Feeling lows but not saying anything?

We’re lucky our son feels his lows usually (not all of them but most of the time.) But, we’ve had a problem where, if we ask him if he feels high, low or in range, he is usually spot-on, but he doesn’t tell us he’s feeling that way unless we ask. I feel like if we can get him to make this leap (telling people he’s feeling low unprompted) we could avoid a lot of crashing lows at daycare and when he’s with other caregivers. This is especially important because our bedrock teacher, who’s super sharp and always on top of his trends, is leaving our preschool and the teachers left to care for him are less experienced and (seemingly) less intuitive about things.

We keep telling him that if he feels that way, he should come tell us or a teacher, but so far he hasn’t really done that. Any ideas for how to help him make that leap?

I could be wrong about this, but I wonder if he doesn’t really identify that the way he’s feeling at a moment in time is low, high, or in range until you ask? I’m just wondering if he’s reached an age where he could be able to make that connection before you ask about it, or if you asking actually makes him think about it and realize that he’s feeling a certain way because he’s low or high.

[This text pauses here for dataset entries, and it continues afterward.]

## src/rtl/sup_rst_pkg.sv

```systemverilog
// Package: trigger-source bundle shared by the reset controller blocks.
// Assumes: every source is already synchronous to the system clock.
package sup_rst_pkg;

    typedef struct packed {
        logic supply_low;
        logic button;
        logic pin_fall;
    } trig_src_t;

    // True when any source requests reset in this cycle.
    function automatic logic any_src(input trig_src_t t);
        return t.supply_low | t.button | t.pin_fall;
    endfunction

endpackage

```

## src/rtl/sup_rst_sync.sv

```systemverilog
// Multi-flop synchronizer for one asynchronous level.
// Assumes: STAGES >= 2; RST_VAL is the level reported during block reset.
module sup_rst_sync #(
    parameter int   STAGES  = 2,
    parameter logic RST_VAL = 1'b0
) (
    input  logic clk,
    input  logic rst_n,
    input  logic d_i,
    output logic q_o
);
    logic [STAGES-1:0] chain_q;

    // Shift the raw level through the chain.
    always_ff @(posedge clk) begin
        if (!rst_n) chain_q <= {STAGES{RST_VAL}};
        else        chain_q <= {chain_q[STAGES-2:0], d_i};
    end

    assign q_o = chain_q[STAGES-1];
endmodule

```

## src/rtl/sup_btn_filter.sv

```systemverilog
// Spike filter for the active-low pushbutton. The button counts as
// pressed only after FILT_LEN consecutive low samples, and it releases
// on the first high sample.
// Assumes: btn_n_i is synchronous; FILT_LEN >= 1.
module sup_btn_filter #(
    parameter int FILT_LEN = 4
) (
    input  logic clk,
    input  logic rst_n,
    input  logic btn_n_i,
    output logic pressed_o
);
    localparam int CW = $clog2(FILT_LEN + 1);
    localparam logic [CW-1:0] FULL = CW'(FILT_LEN);

    logic [CW-1:0] low_cnt_q;

    // Count consecutive low samples, saturating at FILT_LEN.
    always_ff @(posedge clk) begin
        if (!rst_n)              low_cnt_q <= '0;
        else if (btn_n_i)        low_cnt_q <= '0;
        else if (low_cnt_q != FULL) low_cnt_q <= low_cnt_q + 1'b1;
    end

    assign pressed_o = (low_cnt_q == FULL);
endmodule

```

## src/rtl/sup_pin_edge.sv

```systemverilog
// Falling-edge detector for the shared reset pin. Edges are ignored
// while the block itself pulls the pin, so the block's own drive
// cannot retrigger it.
// Assumes: pin_n_i is synchronous; own_pull_i is the pad enable.
module sup_pin_edge (
    input  logic clk,
    input  logic rst_n,
    input  logic pin_n_i,
    input  logic own_pull_i,
    output logic fall_o
);
    logic prev_q;

    // Remember last sensed level; starts high (pin released).
    always_ff @(posedge clk) begin
        if (!rst_n) prev_q <= 1'b1;
        else        prev_q <= pin_n_i;
    end

    assign fall_o = prev_q & ~pin_n_i & ~own_pull_i;
endmodule

```

## src/rtl/sup_rst_timer.sv

```systemverilog
// Reset timeout engine. Any trigger clears the counter and holds reset.
// Reset drops after TIMEOUT cycles with no trigger. A trigger on the
// expiry edge takes priority over the expiry.
// Assumes: TIMEOUT >= 2.
module sup_rst_timer #(
    parameter int TIMEOUT = 1000
) (
    input  logic clk,
    input  logic rst_n,
    input  sup_rst_pkg::trig_src_t src_i,
    output logic active_o
);
    localparam int CW = $clog2(TIMEOUT);
    localparam logic [CW-1:0] LAST = CW'(TIMEOUT - 1);

    logic [CW-1:0] cnt_q;
    logic          active_q;
    logic          trig;

    assign trig = sup_rst_pkg::any_src(src_i);

    // Restart on trigger, otherwise count down the hold window.
    always_ff @(posedge clk) begin
        if (!rst_n) begin
            cnt_q    <= '0;
            active_q <= 1'b1;
        end else if (trig) begin
            cnt_q    <= '0;
            active_q <= 1'b1;
        end else if (active_q) begin
            if (cnt_q == LAST) begin
                cnt_q    <= '0;
                active_q <= 1'b0;
            end else begin
                cnt_q    <= cnt_q + 1'b1;
            end
        end
    end

    assign active_o = active_q;
endmodule

```

## src/rtl/sup_reset_ctrl.sv

```systemverilog
// Supervisory reset controller top. It synchronizes three trigger
// inputs, applies per-source rules (level, filtered level, edge) and
// drives the reset, pad-enable and memory-inhibit outputs from one
// state bit.
// Assumes: the pad is open drain, so pin_sense_n_i reads low whenever
// pin_pull_o is high.
module sup_reset_ctrl #(
    parameter int TIMEOUT_CYC = 50_000_000,
    parameter int MR_FILT_CYC = 25,
    parameter int SYNC_STAGES = 2
) (
    input  logic clk,
    input  logic rst_n,
    input  logic supply_ok_i,
    input  logic mr_n_i,
    input  logic pin_sense_n_i,
    output logic pin_pull_o,
    output logic rst_active_o,
    output logic rst_active_n_o,
    output logic mem_inhibit_o
);
    import sup_rst_pkg::*;

    localparam int NSRC = 3;
    // Reset levels: supply reads bad, button and pin read released.
    localparam logic [NSRC-1:0] SYNC_RST = 3'b110;

    logic [NSRC-1:0] raw_in;
    logic [NSRC-1:0] syn_in;
    logic            btn_pressed;
    logic            pin_fall;
    logic            active;
    trig_src_t       src;

    assign raw_in = {pin_sense_n_i, mr_n_i, supply_ok_i};

    for (genvar i = 0; i < NSRC; i++) begin : g_sync
        sup_rst_sync #(
            .STAGES  (SYNC_STAGES),
            .RST_VAL (SYNC_RST[i])
        ) u_sync (
            .clk   (clk),
            .rst_n (rst_n),
            .d_i   (raw_in[i]),
            .q_o   (syn_in[i])
        );
    end

    sup_btn_filter #(.FILT_LEN(MR_FILT_CYC)) u_btn (
        .clk       (clk),
        .rst_n     (rst_n),
        .btn_n_i   (syn_in[1]),
        .pressed_o (btn_pressed)
    );

    sup_pin_edge u_pin (
        .clk        (clk),
        .rst_n      (rst_n),
        .pin_n_i    (syn_in[2]),
        .own_pull_i (active),
        .fall_o     (pin_fall)
    );

    // Bundle per-source requests for the timer.
    always_comb begin
        src.supply_low = ~syn_in[0];
        src.button     = btn_pressed;
        src.pin_fall   = pin_fall;
    end

    sup_rst_timer #(.TIMEOUT(TIMEOUT_CYC)) u_timer (
        .clk      (clk),
        .rst_n    (rst_n),
        .src_i    (src),
        .active_o (active)
    );

    assign rst_active_o   = active;
    assign rst_active_n_o = ~active;
    assign pin_pull_o     = active;
    assign mem_inhibit_o  = active;
endmodule

```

I wonder if talking about how he’s feeling (in addition to being low, high, etc.) more often might help him jump to making the connection on his own? You may already be doing this, so not sure I’m helping much. Unfortunately, I can’t think of any other suggestions at the moment. I’ll keep trying though :slight_smile:

2 Likes

@TiaG You also need to take I.to account the psychological effect of hypoglycemia.

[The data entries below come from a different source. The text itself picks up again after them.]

<file path="src/rtl/mrx_pkg.sv">
package mrx_pkg;

  typedef enum logic [3:0] {
    ST_NONE  = 4'h0,
    ST_GROUP = 4'h5,
    ST_SHORT = 4'h7
  } mrx_code_e;

  typedef enum logic [1:0] {
    PH_IDLE,
    PH_LEN,
    PH_DATA
  } mrx_phase_e;

  function automatic logic is_read_code(input logic [3:0] c);
    return (c == 4'h0) || (c == 4'h3) || (c == 4'h4) ||
           (c == 4'h5) || (c == 4'h6) || (c == 4'h7);
  endfunction

endpackage

</file>
<file path="src/rtl/mrx_fifo.sv">
module mrx_fifo #(
  parameter int DW    = 8,
  parameter int DEPTH = 8
) (
  input  logic          clk,
  input  logic          rst_n,
  input  logic          push,
  input  logic [DW-1:0] push_data,
  input  logic          pop,
  output logic [DW-1:0] dout,
  output logic          empty,
  output logic          full
);
  localparam int AW    = (DEPTH > 1) ? $clog2(DEPTH) : 1;
  localparam int CNT_W = AW + 1;

  logic [DW-1:0]    mem [DEPTH];
  logic [AW-1:0]    wr_ptr, rd_ptr;
  logic [CNT_W-1:0] fill;
  logic             do_pop;

  assign empty  = (fill == '0);
  assign full   = (fill == CNT_W'(DEPTH));
  assign do_pop = pop && !empty;
  assign dout   = mem[rd_ptr];

  function automatic logic [AW-1:0] bump(input logic [AW-1:0] p);
    return (p == AW'(DEPTH - 1)) ? '0 : p + 1'b1;
  endfunction

  always_ff @(posedge clk) begin
    if (push) mem[wr_ptr] <= push_data;
  end

  always_ff @(posedge clk or negedge rst_n) begin
    if (!rst_n) begin
      wr_ptr <= '0;
      rd_ptr <= '0;
      fill   <= '0;
    end else begin
      if (push)   wr_ptr <= bump(wr_ptr);
      if (do_pop) rd_ptr <= bump(rd_ptr);
      if (push && !do_pop)      fill <= fill + 1'b1;
      else if (do_pop && !push) fill <= fill - 1'b1;
    end
  end

endmodule

</file>
<file path="src/rtl/mrx_frame_count.sv">
module mrx_frame_count #(
  parameter int LW        = 8,
  parameter int MAX_BYTES = 32,
  parameter int GROUP     = 8
) (
  input  logic          clk,
  input  logic          rst_n,
  input  logic          clr,
  input  logic          len_load,
  input  logic [LW-1:0] len_in,
  input  logic          inc,
  output logic [LW-1:0] len_q,
  output logic          hit_last,
  output logic          hit_max,
  output logic          hit_group
);
  localparam int LEN_SPAN = 1 << LW;
  localparam int TOP_CNT  = (MAX_BYTES > LEN_SPAN) ? MAX_BYTES : LEN_SPAN;
  localparam int CW       = $clog2(TOP_CNT + 1);

  logic [CW-1:0] cnt, cnt_nxt, len_eff;

  assign len_eff   = (len_q == '0) ? CW'(LEN_SPAN) : CW'(len_q);
  assign cnt_nxt   = cnt + 1'b1;
  assign hit_last  = (cnt_nxt == len_eff);
  assign hit_max   = (cnt_nxt == CW'(MAX_BYTES));
  assign hit_group = ((cnt_nxt % CW'(GROUP)) == '0);

  always_ff @(posedge clk or negedge rst_n) begin
    if (!rst_n) begin
      cnt   <= '0;
      len_q <= '0;
    end else begin
      if (clr)           cnt <= '0;
      else if (inc)      cnt <= cnt_nxt;
      if (len_load)      len_q <= len_in;
    end
  end

endmodule

</file>
<file path="src/rtl/mrx_frame_ctrl.sv">
module mrx_frame_ctrl
  import mrx_pkg::*;
(
  input  logic       clk,
  input  logic       rst_n,
  input  logic       cmd_valid,
  input  logic [3:0] cmd_code,
  input  logic       rx_valid,
  input  logic       rx_err,
  input  logic       buf_full,
  input  logic       buf_pop,
  input  logic       hit_last,
  input  logic       hit_max,
  input  logic       hit_group,
  input  logic       code_clr,
  output logic       cnt_clr,
  output logic       len_load,
  output logic       cnt_inc,
  output logic       buf_push,
  output logic       busy,
  output logic [3:0] state_code,
  output logic       rx_irq,
  output logic       overrun
);
  mrx_phase_e phase_q, phase_d;
  mrx_code_e  code_q, code_d;
  logic       irq_d, ovf_q, ovf_d;

  always_comb begin
    phase_d  = phase_q;
    code_d   = code_q;
    irq_d    = 1'b0;
    ovf_d    = ovf_q;
    cnt_clr  = 1'b0;
    len_load = 1'b0;
    cnt_inc  = 1'b0;
    buf_push = 1'b0;
    if (code_clr) code_d = ST_NONE;
    case (phase_q)
      PH_IDLE: begin
        if (cmd_valid && is_read_code(cmd_code)) begin
          phase_d = PH_LEN;
          cnt_clr = 1'b1;
          ovf_d   = 1'b0;
        end
      end
      PH_LEN: begin
        if (rx_valid) begin
          if (rx_err) begin
            phase_d = PH_IDLE;
            code_d  = ST_SHORT;
            irq_d   = 1'b1;
          end else begin
            len_load = 1'b1;
            phase_d  = PH_DATA;
          end
        end
      end
      PH_DATA: begin
        if (rx_valid) begin
          if (rx_err) begin
            phase_d = PH_IDLE;
            code_d  = ST_SHORT;
            irq_d   = 1'b1;
          end else if (buf_full && !buf_pop) begin
            ovf_d   = 1'b1;
            phase_d = PH_IDLE;
            code_d  = ST_SHORT;
            irq_d   = 1'b1;
          end else begin
            buf_push = 1'b1;
            cnt_inc  = 1'b1;
            if (hit_last) begin
              phase_d = PH_IDLE;
              code_d  = ST_GROUP;
              irq_d   = 1'b1;
            end else if (hit_max) begin
              phase_d = PH_IDLE;
              code_d  = ST_SHORT;
              irq_d   = 1'b1;
            end else if (hit_group) begin
              code_d = ST_GROUP;
              irq_d  = 1'b1;
            end
          end
        end
      end
      default: phase_d = PH_IDLE;
    endcase
  end

  always_ff @(posedge clk or negedge rst_n) begin
    if (!rst_n) begin
      phase_q <= PH_IDLE;
      code_q  <= ST_NONE;
      rx_irq  <= 1'b0;
      ovf_q   <= 1'b0;
    end else begin
      phase_q <= phase_d;
      code_q  <= code_d;
      rx_irq  <= irq_d;
      ovf_q   <= ovf_d;
    end
  end

  assign busy       = (phase_q != PH_IDLE);
  assign state_code = code_q;
  assign overrun    = ovf_q;

endmodule

</file>
<file path="src/rtl/mrx_rdbuf_ctrl.sv">
module mrx_rdbuf_ctrl #(
  parameter int DW        = 8,
  parameter int DEPTH     = 8,
  parameter int GROUP     = 8,
  parameter int MAX_BYTES = 32
) (
  input  logic          clk,
  input  logic          rst_n,
  input  logic          cmd_valid,
  input  logic [3:0]    cmd_code,
  input  logic          rx_valid,
  input  logic [DW-1:0] rx_data,
  input  logic          rx_err,
  output logic          rd_valid,
  input  logic          rd_ready,
  output logic [DW-1:0] rd_data,
  output logic [DW-1:0] len_rd,
  output logic [3:0]    state_code,
  output logic          rx_irq,
  output logic          overrun,
  output logic          busy,
  input  logic          code_clr
);
  logic buf_empty, buf_full, buf_push, buf_pop;
  logic cnt_clr, len_load, cnt_inc;
  logic hit_last, hit_max, hit_group;

  assign rd_valid = !buf_empty;
  assign buf_pop  = rd_valid && rd_ready;

  mrx_fifo #(.DW(DW), .DEPTH(DEPTH)) u_fifo (
    .clk(clk), .rst_n(rst_n),
    .push(buf_push), .push_data(rx_data),
    .pop(buf_pop), .dout(rd_data),
    .empty(buf_empty), .full(buf_full)
  );

  mrx_frame_count #(.LW(DW), .MAX_BYTES(MAX_BYTES), .GROUP(GROUP)) u_count (
    .clk(clk), .rst_n(rst_n),
    .clr(cnt_clr), .len_load(len_load), .len_in(rx_data), .inc(cnt_inc),
    .len_q(len_rd), .hit_last(hit_last), .hit_max(hit_max), .hit_group(hit_group)
  );

  mrx_frame_ctrl u_ctrl (
    .clk(clk), .rst_n(rst_n),
    .cmd_valid(cmd_valid), .cmd_code(cmd_code),
    .rx_valid(rx_valid), .rx_err(rx_err),
    .buf_full(buf_full), .buf_pop(buf_pop),
    .hit_last(hit_last), .hit_max(hit_max), .hit_group(hit_group),
    .code_clr(code_clr),
    .cnt_clr(cnt_clr), .len_load(len_load), .cnt_inc(cnt_inc), .buf_push(buf_push),
    .busy(busy), .state_code(state_code), .rx_irq(rx_irq), .overrun(overrun)
  );

endmodule

</file>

For instance, if I feel low I’d just as soon argue with my wife when she says I’m low than treat the low.

It’s good to teach him now. Maybe he can avoid the reaction.

2 Likes

This is a good point. I often argue with my Libre (in my head…so far…:wink: ) when it’s telling me to check my BG because I’m going low. I’m realizing I’m incredibly resistant to acknowledging and dealing with anything when low.

1 Like

How about some kind of reward system? Like if he says he is high or low, and he is right, he can get some allowance bonus or something else he might want?

Part of the problem - which I know can affect kids with things besides diabetes - is that they always know parents will fix it for them.

I know that you can’t just ignore the highs or lows, you have to go to him and correct it. But I can totally understand his perspective!

"I am having so much fun playing right now. I don’t want to stop and get juice or insulin. My parents will fix it for me…I will keep playing, because I don’t want to stop! "

That makes perfect sense to me. Sometimes I am in the middle of a project or engaged in an activity, and I will ignore a low or high until I am done.

Is he usually busy when it happens?

Is he task oriented? I am task-oriented, and that is totally a thing I have to deal with, all the time.

Things like, “Get off the ladder and fix your blood sugar, you dumb_ _ _!”, are conversations I have with myself all the time.

3 Likes

For me it is yardwork and gardening. …one more plant to put in the ground before I will go in the house to get some food :slight_smile:

2 Likes

Is he task oriented? I am task-oriented, and that is totally a thing I have to deal with, all the time.

This is him to a tee. He can be incredibly focused and analytical and his latest thing is drawing – so he’ll go through an entire sketchpad in an afternoon. Or he’ll build a giant structure with kapla blocks. So yeah, a lot of the time he’s engaged in something and probably doesn’t want to stop.

The trouble with the rewards is figuring out a suitable reward. He’s too young for an allowance and he can’t really count LOL, so it has to be something else. Maybe we can pick a toy or something like art supplies and if he gets a certain number of check-marks on some kind of chart, then he gets to pick out a cool set of watercolor pencils or something.

2 Likes

Liam loves booty. Pirates booty. We have a pirate’s chest with lots of cheap toys in it (dollar store can fill it up for ten or twenty dollars).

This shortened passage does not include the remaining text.